Food and Drug Administration officials granted a 2022 petition filed by two dozen food safety and health advocates, who urged the agency to revoke authorization for the substance that gives some candies, snack cakes and maraschino cherries a bright red hue.

The agency said it was taking the action as a “matter of law” because some studies have found that the dye caused cancer in lab rats. Officials cited a statute known as the Delaney Clause, which requires FDA to ban any additive found to cause cancer in people or animals.

The dye is known as erythrosine, FD&C Red No. 3 or Red 3. The ban removes it from the list of approved color additives in foods, dietary supplements and oral medicines, such as cough syrups. More than three decades ago, the FDA declined to authorize use of Red 3 in cosmetics and externally applied drugs because a study showed it caused cancer when eaten by rats.


The AP also wrote:

When the FDA declined to allow Red 3 in cosmetics and topical drugs in 1990, the color additive was already permitted in foods and ingested drugs. Because research showed then that the way the dye causes cancer in rats does not apply to humans, “the FDA did not take action to revoke the authorization of Red No. 3 in food,” the agency has said on its website.

The AP quotes Dr.

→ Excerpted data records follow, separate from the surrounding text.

<file path="src/rtl/skew_align_pkg.sv">
// Shared types and constants for the skewed systolic-edge feeder.
// FSM state encoding, step-counter width helper and default parameters.
package skew_align_pkg;

   localparam int LANES_DEF = 4;
   localparam int EW_DEF    = 8;
   localparam int K_DEF     = 4;
   localparam int DEPTH_DEF = 16;

   typedef enum logic [1:0] {
      IDLE = 2'd0,
      SEQ  = 2'd1,
      TAIL = 2'd2
   } state_t;

   function automatic int clog2(input int n);
      int r;
      r = 0;
      while ((1 << r) < n) r++;
      return r;
   endfunction

   // Step counter must hold 0..LANES-2+K; never narrower than one bit.
   function automatic int step_w(input int lanes, input int k);
      return (clog2(lanes + k) < 1) ? 1 : clog2(lanes + k);
   endfunction

endpackage

</file>
<file path="src/rtl/skew_lane_fifo.sv">
// One lane of the feeder: first-word-fall-through circular FIFO.
// Head is presented combinationally; an empty lane reads as zero.
module skew_lane_fifo #(
   parameter int EW    = 8,
   parameter int DEPTH = 16
) (
   input  logic          clk,
   input  logic          reset,
   input  logic          wr_en,
   input  logic [EW-1:0] wr_data,
   input  logic          rd_en,
   output logic [EW-1:0] rd_data,
   output logic          full,
   output logic          empty
);

   localparam int AW = $clog2(DEPTH);

   logic [EW-1:0] mem [DEPTH];
   logic [AW-1:0] wr_ptr;
   logic [AW-1:0] rd_ptr;
   logic [AW:0]   count;
   logic          do_wr;
   logic          do_rd;

   assign full    = (count == (AW+1)'(DEPTH));
   assign empty   = (count == '0);
   assign do_wr   = wr_en && !full;
   assign do_rd   = rd_en && !empty;
   assign rd_data = empty ? '0 : mem[rd_ptr];

   always_ff @(posedge clk or posedge reset) begin
      if (reset) begin
         wr_ptr <= '0;
         rd_ptr <= '0;
         count  <= '0;
      end else begin
         if (do_wr) wr_ptr <= wr_ptr + AW'(1);
         if (do_rd) rd_ptr <= rd_ptr + AW'(1);
         if (do_wr && !do_rd)
            count <= count + (AW+1)'(1);
         else if (!do_wr && do_rd)
            count <= count - (AW+1)'(1);
      end
   end

   // Storage needs no reset: pointers and count define what is valid.
   always_ff @(posedge clk) begin
      if (do_wr) mem[wr_ptr] <= wr_data;
   end

endmodule

</file>
<file path="src/rtl/skew_align_feeder.sv">
// Skewed multi-lane feeder for a systolic array edge; lane l gets l leading zeros.
// Optional trailing zero padding to equal lane length: define SKEW_ALIGN_TRAILING_PAD_EN.
//
//  state | meaning
//  IDLE  | ready for a word; captures in_data on in_valid
//  SEQ   | steps 0..LANES-2+K, writes skew zeros then elements into each lane
//  TAIL  | steps 0..LANES-2, pads finished lanes with zeros (feature build only)
module skew_align_feeder
   import skew_align_pkg::*;
#(
   parameter int LANES = LANES_DEF,
   parameter int EW    = EW_DEF,
   parameter int K     = K_DEF,
   parameter int DEPTH = DEPTH_DEF
) (
   input  logic                  clk,
   input  logic                  reset,
   input  logic                  in_valid,
   output logic                  in_ready,
   input  logic [LANES*K*EW-1:0] in_data,
   input  logic                  rd_en,
   output logic [LANES*EW-1:0]   out_data,
   output logic                  out_valid,
   output logic [LANES-1:0]      lane_full,
   output logic [LANES-1:0]      lane_empty,
   output logic                  busy
);

   localparam int SW = step_w(LANES, K);
   localparam logic [SW-1:0] SEQ_LAST = SW'(LANES - 2 + K);

   state_t                state;
   state_t                state_nx;
   logic [SW-1:0]         step;
   logic [SW-1:0]         step_nx;
   logic                  capture;
   logic [LANES*K*EW-1:0] word_q;
   logic [LANES-1:0]      sched;
   logic [LANES-1:0]      wr_en_l;
   logic [LANES*EW-1:0]   wr_data_l;
   logic                  commit;
   logic                  pop;

   always_ff @(posedge clk or posedge reset) begin
      if (reset) begin
         state  <= IDLE;
         step   <= '0;
         word_q <= '0;
      end else begin
         state <= state_nx;
         step  <= step_nx;
         if (capture) word_q <= in_data;
      end
   end

   // Per-lane write schedule for the current step; data defaults to a skew zero.
   always_comb begin
      sched     = '0;
      wr_data_l = '0;
      for (int l = 0; l < LANES; l++) begin
         if (state == SEQ) begin
            if (int'(step) < l) begin
               sched[l] = 1'b1;
            end else if (int'(step) < l + K) begin
               sched[l] = 1'b1;
               wr_data_l[l*EW +: EW] = word_q[l*K*EW + (int'(step) - l)*EW +: EW];
            end
         end
`ifdef SKEW_ALIGN_TRAILING_PAD_EN
         else if (state == TAIL) begin
            if (int'(step) < LANES - 1 - l) sched[l] = 1'b1;
         end
`endif
      end
   end

   // Any scheduled lane being full holds every lane so the diagonal stays intact.
   assign commit  = ~|(sched & lane_full);
   assign wr_en_l = sched & {LANES{commit}};

   always_comb begin
      state_nx = state;
      step_nx  = step;
      in_ready = 1'b0;
      capture  = 1'b0;
      unique case (state)
         IDLE: begin
            in_ready = !reset;
            if (in_valid && !reset) begin
               capture  = 1'b1;
               state_nx = SEQ;
               step_nx  = '0;
            end
         end
         SEQ: begin
            if (commit) begin
               if (step == SEQ_LAST) begin
                  step_nx = '0;
`ifdef SKEW_ALIGN_TRAILING_PAD_EN
                  state_nx = TAIL;
`else
                  state_nx = IDLE;
`endif
               end else begin
                  step_nx = step + SW'(1);
               end
            end
         end
         TAIL: begin
            if (commit) begin
               if (step == SW'(LANES - 2)) begin
                  state_nx = IDLE;
                  step_nx  = '0;
               end else begin
                  step_nx = step + SW'(1);
               end
            end
         end
         default: begin
            state_nx = IDLE;
            step_nx  = '0;
         end
      endcase
   end

   assign busy = (state != IDLE);

`ifdef SKEW_ALIGN_TRAILING_PAD_EN
   assign out_valid = &(~lane_empty);
`else
   assign out_valid = |(~lane_empty);
`endif

   assign pop = rd_en && out_valid;

   for (genvar l = 0; l < LANES; l++) begin : g_lane
      skew_lane_fifo #(
         .EW    (EW),
         .DEPTH (DEPTH)
      ) u_fifo (
         .clk     (clk),
         .reset   (reset),
         .wr_en   (wr_en_l[l]),
         .wr_data (wr_data_l[l*EW +: EW]),
         .rd_en   (pop),
         .rd_data (out_data[l*EW +: EW]),
         .full    (lane_full[l]),
         .empty   (lane_empty[l])
      );
   end

endmodule

</file>
<file path="config.mk">
export PLATFORM = sky130hd
export DESIGN_NAME = skew_align_feeder
export DESIGN_NICKNAME = d
export VERILOG_FILES = /design/src/rtl/skew_align_pkg.sv /design/src/rtl/skew_lane_fifo.sv /design/src/rtl/skew_align_feeder.sv
export SDC_FILE = /design/constraint.sdc
export NUM_CORES = 1
export LEC_CHECK = 0
export ABC_CLOCK_PERIOD_IN_PS = 13600
export CAP_MARGIN = 20
export CORE_MARGIN = 3
export CORE_UTILIZATION = 30
export CTS_BUF_LIST = sky130_fd_sc_hd__clkbuf_8
export DETAILED_ROUTE_END_ITERATION = 8
export GPL_TIMING_DRIVEN = 1
export SLEW_MARGIN = 20
export SYNTH_ARGS = -nofsm -noshare
export SYNTH_HDL_FRONTEND = slang
export SYNTH_SLANG_ARGS = --single-unit
export TNS_END_PERCENT = 20
</file>
<file path="constraint.sdc">
create_clock -name clk -period 13.6 [get_ports clk]
set_clock_uncertainty 0.15 [all_clocks]
set_input_delay 2.72 -clock clk [delete_from_list [all_inputs] [get_ports clk]]
set_output_delay 2.72 -clock clk [all_outputs]
set_load 0.03 [all_outputs]
</file>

Peter Lurie, director of the group Center for Science in the Public Interest, as saying, “This is a welcome, but long overdue, action from the FDA: removing the unsustainable double standard in which Red 3 was banned from lipstick but permitted in candy.”

The FDA announced in a press release on Tuesday:

FD&C Red No. 3 has been primarily used in certain food products, such as candy, cakes and cupcakes, cookies, frozen desserts, and frostings and icings, as well as certain ingested drugs.

Manufacturers who use FD&C Red No. 3 in food and ingested drugs will have until January 15, 2027 or January 18, 2028, respectively, to reformulate their products. Other countries still currently allow for certain uses of FD&C Red No. 3 (called erythrosine in other countries). However, foods imported to the U.S. must comply with U.S. requirements.